La chica del bikini rojo y el millón de OnlyFans sin verificar
Un millón de dólares en siete días. La suma que se atribuye a la mujer del vídeo viral del bikini rojo cabe en una servilleta: 200.000 personas pagando cinco dólares por verla. Fácil de calcular, imposible de comprobar. OnlyFans no publica cifras por cuenta y, hasta ahora, nadie ha enseñado una factura. El caso ha reabierto la misma discusión económica de siempre: qué hay de negocio y qué hay de escaparate.
La aritmética que sostiene el millón
El cálculo no tiene misterio. El mercado es global, el producto no tiene coste de producción relevante y el precio unitario es bajo, así que el volumen hace el resto. Con 200.000 suscriptores a cinco dólares al mes salen exactamente 1.000.000 de facturación bruta.
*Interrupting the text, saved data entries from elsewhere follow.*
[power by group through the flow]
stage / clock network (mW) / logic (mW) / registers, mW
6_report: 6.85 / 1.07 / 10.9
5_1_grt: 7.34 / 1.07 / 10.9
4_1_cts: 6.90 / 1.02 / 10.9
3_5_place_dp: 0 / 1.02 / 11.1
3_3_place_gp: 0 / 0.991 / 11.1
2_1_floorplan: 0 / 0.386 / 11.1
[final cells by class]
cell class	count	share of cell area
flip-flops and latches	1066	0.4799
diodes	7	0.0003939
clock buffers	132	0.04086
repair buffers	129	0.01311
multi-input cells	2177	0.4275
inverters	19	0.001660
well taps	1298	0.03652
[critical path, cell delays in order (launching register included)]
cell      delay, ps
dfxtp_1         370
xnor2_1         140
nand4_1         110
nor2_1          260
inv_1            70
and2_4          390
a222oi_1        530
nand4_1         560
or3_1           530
Source: an optimization exercise on an open RTL-to-GDS flow (aim: small area, a short achievable clock period and few clock cycles per item). Production flows keep margins and buffers that such runs may drop.
Function was checked by simulation only, so behaviour that the tests miss may differ from the original.
Power and IR drop assume default switching activity.

==> run B: inputs <==
==> flow/design.v <==
  localparam int unsigned XLEN    = 32;
  localparam int unsigned SHAMT_W = 5;
  localparam int unsigned CNT_W   = 6;
  localparam logic [4:0] ALU_ADD  = 5'd0;
  localparam logic [4:0] ALU_SUB  = 5'd1;
  localparam logic [4:0] ALU_XOR  = 5'd2;
  localparam logic [4:0] ALU_OR   = 5'd3;
  localparam logic [4:0] ALU_AND  = 5'd4;
  localparam logic [4:0] ALU_XNOR = 5'd5;
  localparam logic [4:0] ALU_ORN  = 5'd6;
  localparam logic [4:0] ALU_ANDN = 5'd7;
  localparam logic [4:0] ALU_SRA  = 5'd8;
  localparam logic [4:0] ALU_SRL  = 5'd9;
  localparam logic [4:0] ALU_SLL  = 5'd10;
  localparam logic [4:0] ALU_LT   = 5'd11;
  localparam logic [4:0] ALU_LTU  = 5'd12;
  localparam logic [4:0] ALU_GE   = 5'd13;
  localparam logic [4:0] ALU_GEU  = 5'd14;
  localparam logic [4:0] ALU_EQ   = 5'd15;
  localparam logic [4:0] ALU_NE   = 5'd16;
  localparam logic [4:0] ALU_SLT  = 5'd17;
  localparam logic [4:0] ALU_SLTU = 5'd18;
  localparam logic [4:0] ALU_MIN  = 5'd19;
  localparam logic [4:0] ALU_MINU = 5'd20;
  localparam logic [4:0] ALU_MAX  = 5'd21;
  localparam logic [4:0] ALU_MAXU = 5'd22;
  localparam logic [4:0] ALU_CLZ  = 5'd23;
  localparam logic [4:0] ALU_CTZ  = 5'd24;
  localparam logic [4:0] ALU_PCNT = 5'd25;
`timescale 1ns/1ps
`default_nettype none
module alu_core
(
  input  logic [4:0]  op_i,
  input  logic [31:0] operand_a_i,
  input  logic [31:0] operand_b_i,
  output logic [31:0] result_o,
  output logic        cmp_result_o
);
  localparam int unsigned XLEN    = 32;
  localparam int unsigned SHAMT_W = 5;
  localparam int unsigned CNT_W   = 6;
  localparam logic [4:0] ALU_ADD  = 5'd0;
  localparam logic [4:0] ALU_SUB  = 5'd1;
  localparam logic [4:0] ALU_XOR  = 5'd2;
  localparam logic [4:0] ALU_OR   = 5'd3;
  localparam logic [4:0] ALU_AND  = 5'd4;
  localparam logic [4:0] ALU_XNOR = 5'd5;
  localparam logic [4:0] ALU_ORN  = 5'd6;
  localparam logic [4:0] ALU_ANDN = 5'd7;
  localparam logic [4:0] ALU_SRA  = 5'd8;
  localparam logic [4:0] ALU_SRL  = 5'd9;
  localparam logic [4:0] ALU_SLL  = 5'd10;
  localparam logic [4:0] ALU_LT   = 5'd11;
  localparam logic [4:0] ALU_LTU  = 5'd12;
  localparam logic [4:0] ALU_GE   = 5'd13;
  localparam logic [4:0] ALU_GEU  = 5'd14;
  localparam logic [4:0] ALU_EQ   = 5'd15;
  localparam logic [4:0] ALU_NE   = 5'd16;
  localparam logic [4:0] ALU_SLT  = 5'd17;
  localparam logic [4:0] ALU_SLTU = 5'd18;
  localparam logic [4:0] ALU_MIN  = 5'd19;
  localparam logic [4:0] ALU_MINU = 5'd20;
  localparam logic [4:0] ALU_MAX  = 5'd21;
  localparam logic [4:0] ALU_MAXU = 5'd22;
  localparam logic [4:0] ALU_CLZ  = 5'd23;
  localparam logic [4:0] ALU_CTZ  = 5'd24;
  localparam logic [4:0] ALU_PCNT = 5'd25;
  logic        op_sub;       
  logic        op_invb;      
  logic        op_rev;       
  logic [31:0] a, b, bx, p, g;
  logic [31:0] sum;
  logic [32:0] c;
  logic        ltu, lt, eq, cmp;
  assign a = operand_a_i;
  assign b = operand_b_i;
  always_comb begin
    op_sub = 1'b0;
    case (op_i)
      ALU_SUB, ALU_EQ, ALU_NE, ALU_LT, ALU_LTU, ALU_GE, ALU_GEU,
      ALU_SLT, ALU_SLTU, ALU_MIN, ALU_MAX, ALU_MINU, ALU_MAXU: op_sub = 1'b1;
      default: ;
    endcase
  end
  assign op_invb = op_sub | (op_i == ALU_XNOR) | (op_i == ALU_ORN) | (op_i == ALU_ANDN);
  assign op_rev  = (op_i == ALU_SLL) | (op_i == ALU_CLZ);
  assign bx = b ^ {32{op_invb}};
  assign p  = a ^ bx;
  assign g  = a & bx;
  logic [31:0] gg, pp;
  always_comb begin
    gg = g;
    pp = p;
    gg[0] = g[0] | (p[0] & op_sub);
    for (int l = 1; l <= 5; l++) begin
      for (int i = 0; i < 32; i++) begin
        if ((i + 1) % (1 << l) == 0) begin
          gg[i] = gg[i] | (pp[i] & gg[i - (1 << (l-1))]);
          pp[i] = pp[i] & pp[i - (1 << (l-1))];
        end
      end
    end
    for (int l = 4; l >= 1; l--) begin
      for (int i = 0; i < 32; i++) begin
        if ((i + 1) % (1 << l) == (1 << (l-1)) && i >= (1 << l)) begin
          gg[i] = gg[i] | (pp[i] & gg[i - (1 << (l-1))]);
        end
      end
    end
  end
  assign c   = {gg, op_sub};
  assign sum = p ^ c[31:0];
  assign ltu = ~c[32];
  assign lt  = (a[31] ^ b[31]) ? a[31] : ltu;
  assign eq  = &p;
  always_comb begin
    case (op_i)
      ALU_LT, ALU_SLT, ALU_MIN:    cmp = lt;
      ALU_LTU, ALU_SLTU, ALU_MINU: cmp = ltu;
      ALU_GE, ALU_MAX:             cmp = ~lt;
      ALU_GEU, ALU_MAXU:           cmp = ~ltu;
      ALU_EQ:                      cmp = eq;
      ALU_NE:                      cmp = ~eq;
      default:                     cmp = 1'b0;
    endcase
  end
  logic [31:0] a_rev, x, sh, sh_rev;
  logic [32:0] sh_ext;
  for (genvar k = 0; k < 32; k++) begin : gen_rev
    assign a_rev[k] = a[31-k];
  end
  assign x = op_rev ? a_rev : a;
  assign sh_ext = $signed({(op_i == ALU_SRA) & x[31], x}) >>> b[4:0];
  assign sh = sh_ext[31:0];
  for (genvar k = 0; k < 32; k++) begin : gen_rev_out
    assign sh_rev[k] = sh[31-k];
  end
  logic [15:0] v1;
  logic [15:0] z1;
  logic [7:0]  v2;
  logic [1:0]  z2 [8];
  logic [3:0]  v3;
  logic [2:0]  z3 [4];
  logic [1:0]  v4;
  logic [3:0]  z4 [2];
  logic        v5;
  logic [4:0]  z5;
  always_comb begin
    for (int i = 0; i < 16; i++) begin
      v1[i] = x[2*i] | x[2*i+1];
      z1[i] = ~x[2*i];
    end
    for (int i = 0; i < 8; i++) begin
      v2[i] = v1[2*i] | v1[2*i+1];
      z2[i] = v1[2*i] ? {1'b0, z1[2*i]} : {1'b1, z1[2*i+1]};
    end
    for (int i = 0; i < 4; i++) begin
      v3[i] = v2[2*i] | v2[2*i+1];
      z3[i] = v2[2*i] ? {1'b0, z2[2*i]} : {1'b1, z2[2*i+1]};
    end
    for (int i = 0; i < 2; i++) begin
      v4[i] = v3[2*i] | v3[2*i+1];
      z4[i] = v3[2*i] ? {1'b0, z3[2*i]} : {1'b1, z3[2*i+1]};
    end
    v5 = v4[0] | v4[1];
    z5 = v4[0] ? {1'b0, z4[0]} : {1'b1, z4[1]};
  end
  logic [5:0] pc;
  always_comb begin
    pc = '0;
    for (int i = 0; i < 32; i++) pc = pc + 6'(a[i]);
  end
  logic [5:0] cnt;
  assign cnt = (op_i == ALU_PCNT) ? pc : (v5 ? {1'b0, z5} : 6'd32);
  always_comb begin
    case (op_i)
      ALU_ADD, ALU_SUB:            result_o = sum;
      ALU_XOR, ALU_XNOR:           result_o = p;
      ALU_OR, ALU_ORN:             result_o = a | bx;
      ALU_AND, ALU_ANDN:           result_o = g;
      ALU_SRA, ALU_SRL:            result_o = sh;
      ALU_SLL:                     result_o = sh_rev;
      ALU_LT, ALU_LTU, ALU_GE, ALU_GEU,
      ALU_EQ, ALU_NE, ALU_SLT, ALU_SLTU: result_o = {31'b0, cmp};
      ALU_MIN, ALU_MINU,
      ALU_MAX, ALU_MAXU:           result_o = cmp ? a : b;
      ALU_CLZ, ALU_CTZ, ALU_PCNT:  result_o = {26'b0, cnt};
      default:                     result_o = '0;
    endcase
  end
  assign cmp_result_o = cmp;
endmodule
`default_nettype wire
`timescale 1ns/1ps
`default_nettype none
module alu_top
(
  input  logic        clk_i,
  input  logic        rst_n_i,
  input  logic        req_i,
  input  logic [4:0]  op_i,
  input  logic [31:0] operand_a_i,
  input  logic [31:0] operand_b_i,
  output logic        ack_o,
  output logic [31:0] result_o,
  output logic        cmp_result_o
);
  localparam int unsigned XLEN    = 32;
  localparam int unsigned SHAMT_W = 5;
  localparam int unsigned CNT_W   = 6;
  localparam logic [4:0] ALU_ADD  = 5'd0;
  localparam logic [4:0] ALU_SUB  = 5'd1;
  localparam logic [4:0] ALU_XOR  = 5'd2;
  localparam logic [4:0] ALU_OR   = 5'd3;
  localparam logic [4:0] ALU_AND  = 5'd4;
  localparam logic [4:0] ALU_XNOR = 5'd5;
  localparam logic [4:0] ALU_ORN  = 5'd6;
  localparam logic [4:0] ALU_ANDN = 5'd7;
  localparam logic [4:0] ALU_SRA  = 5'd8;
  localparam logic [4:0] ALU_SRL  = 5'd9;
  localparam logic [4:0] ALU_SLL  = 5'd10;
  localparam logic [4:0] ALU_LT   = 5'd11;
  localparam logic [4:0] ALU_LTU  = 5'd12;
  localparam logic [4:0] ALU_GE   = 5'd13;
  localparam logic [4:0] ALU_GEU  = 5'd14;
  localparam logic [4:0] ALU_EQ   = 5'd15;
  localparam logic [4:0] ALU_NE   = 5'd16;
  localparam logic [4:0] ALU_SLT  = 5'd17;
  localparam logic [4:0] ALU_SLTU = 5'd18;
  localparam logic [4:0] ALU_MIN  = 5'd19;
  localparam logic [4:0] ALU_MINU = 5'd20;
  localparam logic [4:0] ALU_MAX  = 5'd21;
  localparam logic [4:0] ALU_MAXU = 5'd22;
  localparam logic [4:0] ALU_CLZ  = 5'd23;
  localparam logic [4:0] ALU_CTZ  = 5'd24;
  localparam logic [4:0] ALU_PCNT = 5'd25;
  logic        ack_q;
  logic [31:0] result_q;
  logic        cmp_result_q;
  logic [31:0] core_result;
  logic        core_cmp_result;
  always_ff @(posedge clk_i) begin
    if (!rst_n_i) begin
      ack_q <= 1'b0;
    end else begin
      ack_q <= req_i;
    end
  end
  always_ff @(posedge clk_i) begin
    if (!ack_q) begin
      result_q     <= core_result;
      cmp_result_q <= core_cmp_result;
    end
  end
  alu_core u_core (
    .op_i         (op_i),
    .operand_a_i  (operand_a_i),
    .operand_b_i  (operand_b_i),
    .result_o     (core_result),
    .cmp_result_o (core_cmp_result)
  );
  assign ack_o        = ack_q;
  assign result_o     = result_q;
  assign cmp_result_o = cmp_result_q;
endmodule
`default_nettype wire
Entre esa facturación y el dinero que acaba en una cuenta corriente hay comisión de plataforma, impuestos y gastos. La cifra nunca es limpia.
La mediana de OnlyFans son 50 dólares al mes
El escaparate no enseña la distribución. Según las estimaciones que circulan, la cuenta media factura unos 180 dólares mensuales, la mediana se queda entre 50 y 100 y solo un 1% de los perfiles supera los 7.000 dólares al mes. Es un negocio de cola larga: muchísimas cuentas ganando calderilla y un puñado llevándose la tarta. De ahí la sospecha que reaparece con cada caso viral: quien paga a una creadora para que cuente el millón no lo hace por ella, lo hace para que miles de nuevas creadoras abran perfil y prueben. Es el marketing más barato del sector.
¿Cobrar por lo que otros pagan o vender dignidad?
Aquí el análisis choca con el juicio moral y ninguno cede. Una parte del comentario público sostiene que no hay víctima, ni estafa, ni delito: paga quien quiere y criticarlo es moralismo. Otra responde que normalizar esto precariza la idea misma de trabajo y empuja a chicas jóvenes a un mercado donde la mitad no llega a 100 dólares. Y una tercera corriente lo mira al revés: si el negocio es global y factura desde España, es base imponible y debería tratarse como cualquier sector exportador.
¿Cuánto de ese millón se queda realmente en el país, entre comisión e impuestos? Nadie ha publicado la cuenta.